Lifelong Exercise Considerably Reduces Sarcopenia in Mice
In today's study, researchers report on a comparison between mice undergoing life-long exercise (a wheel in their cage) versus more sedentary mice (no wheel). The authors note that the age-related onset of sarcopenia is much reduced in the exercising mice, which we could perhaps take as more of an indication of the harms of a lack of exercise than of the benefits of exercise per se. This is perhaps the least interesting part of the data and discussion, however. One of the points being made by the researchers is that the effects of life-long exercise are underestimated by the research community, because this intervention is not well studied in either mice or humans, at least in comparison to shorter periods of exercise commencing in old age.
The other point being made is that while it is known that exercise helps to blunt the loss of capillary density with age, the markers that the researchers assessed for cellular biochemistry related to angiogenesis, the creation of blood vessels, are not telling a story that matches up with the observed outcome. Thus the present understanding of the way in which exercise interacts with maintenance of capillary networks over the long term is probably incomplete, and there are other pathways to discover and investigate.
Capillary density is important in the operation of energy-hungry tissues such as muscle and the brain, being the road by which nutrients reach cells. Fewer capillaries means a lesser supply of nutrients and a consequent stress on cells and loss of tissue function. This issue of capillary densitry is probably a useful point of intervention, given safe strategies to adjust the operation of angiogenesis, such as VEGF gene therapy or CXCL12 upregulation via small molecule drugs.
Effects of lifelong spontaneous exercise on skeletal muscle and angiogenesis in super-aged mice
The effect of endurance exercise on sarcopenia is underestimated compared to that of resistance exercise. The reason for this is that the studies so far have mainly focused on therapeutic approaches after the onset of sarcopenia. In addition, large-scale epidemiological studies are difficult to control for variables that directly or indirectly affect endurance exercise. In the case of clinical studies, it is difficult to obtain various physiological phenotypes in the muscles following endurance exercise through research because long-term endurance exercise intervention over a lifetime is virtually impossible.
Our previous study indirectly demonstrated that the risk of premature death can be lowered by maintaining energy homeostasis in super-aged mice subjected to lifelong spontaneous exercise (LSE).

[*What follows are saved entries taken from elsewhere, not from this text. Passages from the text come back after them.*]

==> src/rtl/core/nmo_pkg.sv <==
// ---------------------------------------------------------------------------
// nmo_pkg: shared widths and codes for the nonhyperbolic moveout pipeline
// Field widths, intermediate word sizes and register codes used by the
// top level and its square root unit.
// ---------------------------------------------------------------------------
`default_nettype none

package nmo_pkg;

	// I/O field widths
	localparam int TIME_W = 24;     // Q8.16 seconds
	localparam int VEL_W  = 24;     // Q16.8 m/s
	localparam int OFS_W  = 24;     // signed Q16.8 m
	localparam int ETA_W  = 16;     // signed Q3.12

	// intermediate words
	localparam int T2_W   = 48;     // t0^2, units of 2^-32 s^2
	localparam int X2_W   = 47;     // offset magnitude squared
	localparam int R_W    = 56;     // x^2/v^2, units of 2^-32 s^2
	localparam int S_W    = 57;     // t0^2 + x^2/v^2
	localparam int SF_W   = 58;     // corrected t^2
	localparam int PART_W = 28;     // operand slice for wide products
	localparam int CMAG_W = 17;     // |4096 + 2*eta|
	localparam int QM_W   = 73;     // |c| * R
	localparam int D_W    = 74;     // correction denominator
	localparam int N_W    = 128;    // correction numerator
	localparam int NP_W   = PART_W + CMAG_W;
	localparam int A_W    = 57;     // clamped correction quotient

	// eta scale and dead band: |code| <= 4 counts as isotropic
	localparam int ETA_ONE      = 4096;
	localparam int ETA_ZERO_MAG = 4;

	// APB register map
	localparam int DATA_W = 32;
	localparam int ADDR_W = 3;
	localparam logic [ADDR_W-3:0] REG_ETA = '0;

endpackage

`default_nettype wire

==> src/rtl/core/nmo_sqrt.sv <==
// ---------------------------------------------------------------------------
// nmo_sqrt: pipelined integer square root
// Digit-by-digit floor square root of a 48-bit word, STEPS result bits per
// register stage. Side data travels with each item.
// ---------------------------------------------------------------------------
`default_nettype none

module nmo_sqrt #(
	parameter int SW    = 2,
	parameter int STEPS = 4
) (
	input  wire logic                       clk,
	input  wire logic                       arst_n,
	input  wire logic                       in_valid,
	output logic                            in_ready,
	input  wire logic [nmo_pkg::T2_W-1:0]   in_sq,
	input  wire logic [SW-1:0]              in_side,
	output logic                            out_valid,
	input  wire logic                       out_ready,
	output logic [nmo_pkg::TIME_W-1:0]      out_root,
	output logic [SW-1:0]                   out_side
);

	localparam int SQ_W  = nmo_pkg::T2_W;
	localparam int ITERS = nmo_pkg::TIME_W;
	localparam int NST   = (ITERS + STEPS - 1) / STEPS;

	logic [NST-1:0]  vld_s;
	logic [NST:0]    rdy;
	logic [SQ_W-1:0] sq_s   [NST];
	logic [SQ_W-1:0] res_s  [NST];
	logic [SW-1:0]   side_s [NST];

	for (genvar k = 0; k < NST; k++) begin : g_st
		logic            vld_i;
		logic [SQ_W-1:0] sq_i;
		logic [SQ_W-1:0] res_i;
		logic [SW-1:0]   side_i;
		logic [SQ_W-1:0] sq_c;
		logic [SQ_W-1:0] res_c;

		if (k == 0) begin : g_first
			assign vld_i  = in_valid;
			assign sq_i   = in_sq;
			assign res_i  = '0;
			assign side_i = in_side;
		end else begin : g_next
			assign vld_i  = vld_s[k-1];
			assign sq_i   = sq_s[k-1];
			assign res_i  = res_s[k-1];
			assign side_i = side_s[k-1];
		end

		// one trial subtract per result bit, test bit moves down two places
		always_comb begin
			logic [SQ_W-1:0] sb;
			logic [SQ_W:0]   tr;
			int              idx;
			sq_c  = sq_i;
			res_c = res_i;
			sb    = '0;
			tr    = '0;
			idx   = 0;
			for (int i = 0; i < STEPS; i++) begin
				idx = k * STEPS + i;
				if (idx < ITERS) begin
					sb = SQ_W'(1) << (SQ_W - 2 - 2 * idx);
					tr = {1'b0, res_c} + {1'b0, sb};
					if ({1'b0, sq_c} >= tr) begin
						sq_c  = SQ_W'({1'b0, sq_c} - tr);
						res_c = (res_c >> 1) + sb;
					end else begin
						res_c = res_c >> 1;
					end
				end
			end
		end

		assign rdy[k] = !vld_s[k] || rdy[k+1];

		always_ff @(posedge clk or negedge arst_n) begin
			if (!arst_n) begin
				vld_s[k] <= 1'b0;
			end else if (rdy[k]) begin
				vld_s[k] <= vld_i;
			end
		end

		always_ff @(posedge clk) begin
			if (rdy[k]) begin
				sq_s[k]   <= sq_c;
				res_s[k]  <= res_c;
				side_s[k] <= side_i;
			end
		end
	end

	assign rdy[NST]  = out_ready;
	assign in_ready  = rdy[0];
	assign out_valid = vld_s[NST-1];
	assign out_root  = res_s[NST-1][ITERS-1:0];
	assign out_side  = side_s[NST-1];

endmodule

`default_nettype wire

Therefore, it was expected that the onset of sarcopenia caused by aging would be delayed or the risk of sarcopenia occurring during aging would be lowered if LSE that mimics endurance exercise is performed. We aimed to investigate the quantity and quality of skeletal muscle in 25-month-old super-aged mice (99-week-old, corresponding to a human age of at least 70 years), which corresponds to the late life of naturally aging mice used as a rodent model for sarcopenia. In particular, one of the key points of this study was to explain capillary density (expression of angiogenesis-related genes and angiogenic capacity), which is known to be closely related to endurance exercise, by integrating the results of our previous study.

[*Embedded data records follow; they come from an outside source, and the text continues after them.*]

## src/hw/rtl/tce_pkg.sv

```systemverilog
package tce_pkg;

    localparam int NumPix    = 8;
    localparam int NumColors = 16;
    localparam int ColorW    = 4;
    localparam int CntW      = $clog2(NumPix + 1);
    localparam int KeyW      = CntW + ColorW;
    localparam int TreeLvls  = $clog2(NumColors);

    typedef logic [ColorW-1:0]                 t_color;
    typedef logic [CntW-1:0]                   t_cnt;
    typedef logic [KeyW-1:0]                   t_key;
    typedef logic [NumPix-1:0][ColorW-1:0]     t_pix_vec;
    typedef logic [NumColors-1:0][CntW-1:0]    t_cnt_vec;
    typedef logic [NumColors-1:0][KeyW-1:0]    t_key_vec;

    // balanced max tree; keys carry the index so no two are equal
    function automatic t_key max_key(t_key_vec keys);
        t_key_vec w;
        w = keys;
        for (int lvl = 0; lvl < TreeLvls; lvl++) begin
            for (int j = 0; j < NumColors / 2; j++) begin
                if (j < (NumColors >> (lvl + 1))) begin
                    w[j] = (w[2*j] >= w[2*j+1]) ? w[2*j] : w[2*j+1];
                end
            end
        end
        return w[0];
    endfunction

endpackage

```

## src/hw/rtl/tce_hist.sv

```systemverilog
module tce_hist (
    input  tce_pkg::t_pix_vec i_pix,
    output tce_pkg::t_cnt_vec o_counts
);

    // one small popcount per color
    always_comb begin
        for (int c = 0; c < tce_pkg::NumColors; c++) begin
            o_counts[c] = '0;
            for (int i = 0; i < tce_pkg::NumPix; i++) begin
                if (i_pix[i] == tce_pkg::ColorW'(c)) begin
                    o_counts[c] = o_counts[c] + tce_pkg::CntW'(1);
                end
            end
        end
    end

endmodule

```

## src/hw/rtl/two_color_attribute_cell_encoder.sv

```systemverilog
// channel   direction  handshake                   payload
// in        input      i_in_valid / o_in_ready     i_pix0 .. i_pix7 (4 bits each)
// out       output     o_out_valid / i_out_ready   o_pattern, o_ink_color, o_paper_color
//
// one cell per cycle sustained while the output is not stalled
// four register ranks: input, color counts, ink choice, result
// synchronous active-low reset clears the valid bits only
// a stall on the output backs up stage by stage; bubbles are squeezed out
module two_color_attribute_cell_encoder (
    input  logic       i_clk,
    input  logic       i_rst_n,
    input  logic       i_in_valid,
    output logic       o_in_ready,
    input  logic [3:0] i_pix0,
    input  logic [3:0] i_pix1,
    input  logic [3:0] i_pix2,
    input  logic [3:0] i_pix3,
    input  logic [3:0] i_pix4,
    input  logic [3:0] i_pix5,
    input  logic [3:0] i_pix6,
    input  logic [3:0] i_pix7,
    output logic       o_out_valid,
    input  logic       i_out_ready,
    output logic [7:0] o_pattern,
    output logic [3:0] o_ink_color,
    output logic [3:0] o_paper_color
);

    logic                       r_s1_valid;
    tce_pkg::t_pix_vec          r_s1_pix;
    logic                       r_s2_valid;
    tce_pkg::t_pix_vec          r_s2_pix;
    tce_pkg::t_cnt_vec          r_s2_cnt;
    logic                       r_s3_valid;
    tce_pkg::t_pix_vec          r_s3_pix;
    tce_pkg::t_cnt_vec          r_s3_cnt;
    tce_pkg::t_color            r_s3_ink;
    logic                       r_out_valid;
    logic [tce_pkg::NumPix-1:0] r_pattern;
    tce_pkg::t_color            r_ink;
    tce_pkg::t_color            r_paper;

    logic                       s1_ld, s2_ld, s3_ld, out_ld;
    tce_pkg::t_pix_vec          in_pix;
    tce_pkg::t_cnt_vec          cnt;
    tce_pkg::t_key_vec          ink_keys, paper_keys;
    tce_pkg::t_key              ink_best, paper_best;
    tce_pkg::t_color            n_s3_ink;
    tce_pkg::t_color            n_paper;
    logic [tce_pkg::NumPix-1:0] n_pattern;

    assign in_pix = {i_pix7, i_pix6, i_pix5, i_pix4, i_pix3, i_pix2, i_pix1, i_pix0};

    assign out_ld = !r_out_valid || i_out_ready;
    assign s3_ld  = !r_s3_valid || out_ld;
    assign s2_ld  = !r_s2_valid || s3_ld;
    assign s1_ld  = !r_s1_valid || s2_ld;
    assign o_in_ready = s1_ld;

    tce_hist u_hist (
        .i_pix    (r_s1_pix),
        .o_counts (cnt)
    );

    // ink: highest count among non-zero colors, higher index wins a tie
    always_comb begin
        for (int c = 0; c < tce_pkg::NumColors; c++) begin
            ink_keys[c] = {(c == 0) ? tce_pkg::t_cnt'(0) : r_s2_cnt[c], tce_pkg::ColorW'(c)};
        end
        ink_best = tce_pkg::max_key(ink_keys);
        if (ink_best[tce_pkg::KeyW-1 -: tce_pkg::CntW] == '0) begin
            n_s3_ink = '0;
        end else begin
            n_s3_ink = ink_best[tce_pkg::ColorW-1:0];
        end
    end

    // paper: highest count among the rest, lower index wins a tie (inverted index)
    always_comb begin
        for (int c = 0; c < tce_pkg::NumColors; c++) begin
            paper_keys[c] = {(r_s3_ink == tce_pkg::ColorW'(c)) ? tce_pkg::t_cnt'(0) : r_s3_cnt[c],
                             ~tce_pkg::ColorW'(c)};
        end
        paper_best = tce_pkg::max_key(paper_keys);
        if (r_s3_ink == '0 || paper_best[tce_pkg::KeyW-1 -: tce_pkg::CntW] == '0) begin
            n_paper = '0;
        end else begin
            n_paper = ~paper_best[tce_pkg::ColorW-1:0];
        end
        for (int i = 0; i < tce_pkg::NumPix; i++) begin
            n_pattern[tce_pkg::NumPix-1-i] = (r_s3_ink != '0) && (r_s3_pix[i] != n_paper);
        end
    end

    always_ff @(posedge i_clk) begin
        if (!i_rst_n) begin
            r_s1_valid  <= 1'b0;
            r_s2_valid  <= 1'b0;
            r_s3_valid  <= 1'b0;
            r_out_valid <= 1'b0;
        end else begin
            if (s1_ld)  r_s1_valid  <= i_in_valid;
            if (s2_ld)  r_s2_valid  <= r_s1_valid;
            if (s3_ld)  r_s3_valid  <= r_s2_valid;
            if (out_ld) r_out_valid <= r_s3_valid;
        end
    end

    always_ff @(posedge i_clk) begin
        if (s1_ld && i_in_valid) begin
            r_s1_pix <= in_pix;
        end
        if (s2_ld && r_s1_valid) begin
            r_s2_pix <= r_s1_pix;
            r_s2_cnt <= cnt;
        end
        if (s3_ld && r_s2_valid) begin
            r_s3_pix <= r_s2_pix;
            r_s3_cnt <= r_s2_cnt;
            r_s3_ink <= n_s3_ink;
        end
        if (out_ld && r_s3_valid) begin
            r_pattern <= n_pattern;
            r_ink     <= r_s3_ink;
            r_paper   <= n_paper;
        end
    end

    assign o_out_valid   = r_out_valid;
    assign o_pattern     = r_pattern;
    assign o_ink_color   = r_ink;
    assign o_paper_color = r_paper;

endmodule

```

Our findings show that LSE could maintain skeletal muscle mass, quality, and fitness levels in super-aged mice. In addition, ex vivo experiments showed that the angiogenic capacity was maintained at a high level. However, these results were not consistent with the related changes in the expression of genes and/or proteins involved in protein synthesis or angiogenesis. Based on the results of previous studies, it seems certain that the expression at the molecular level does not represent the phenotypes of skeletal muscle and angiogenesis. This is because aging and long-term exercise are variables that can affect both protein synthesis and the expression patterns of angiogenesis-related genes and proteins. Therefore, in aging and exercise-related research, various physical fitness and angiogenesis variables and phenotypes should be analyzed.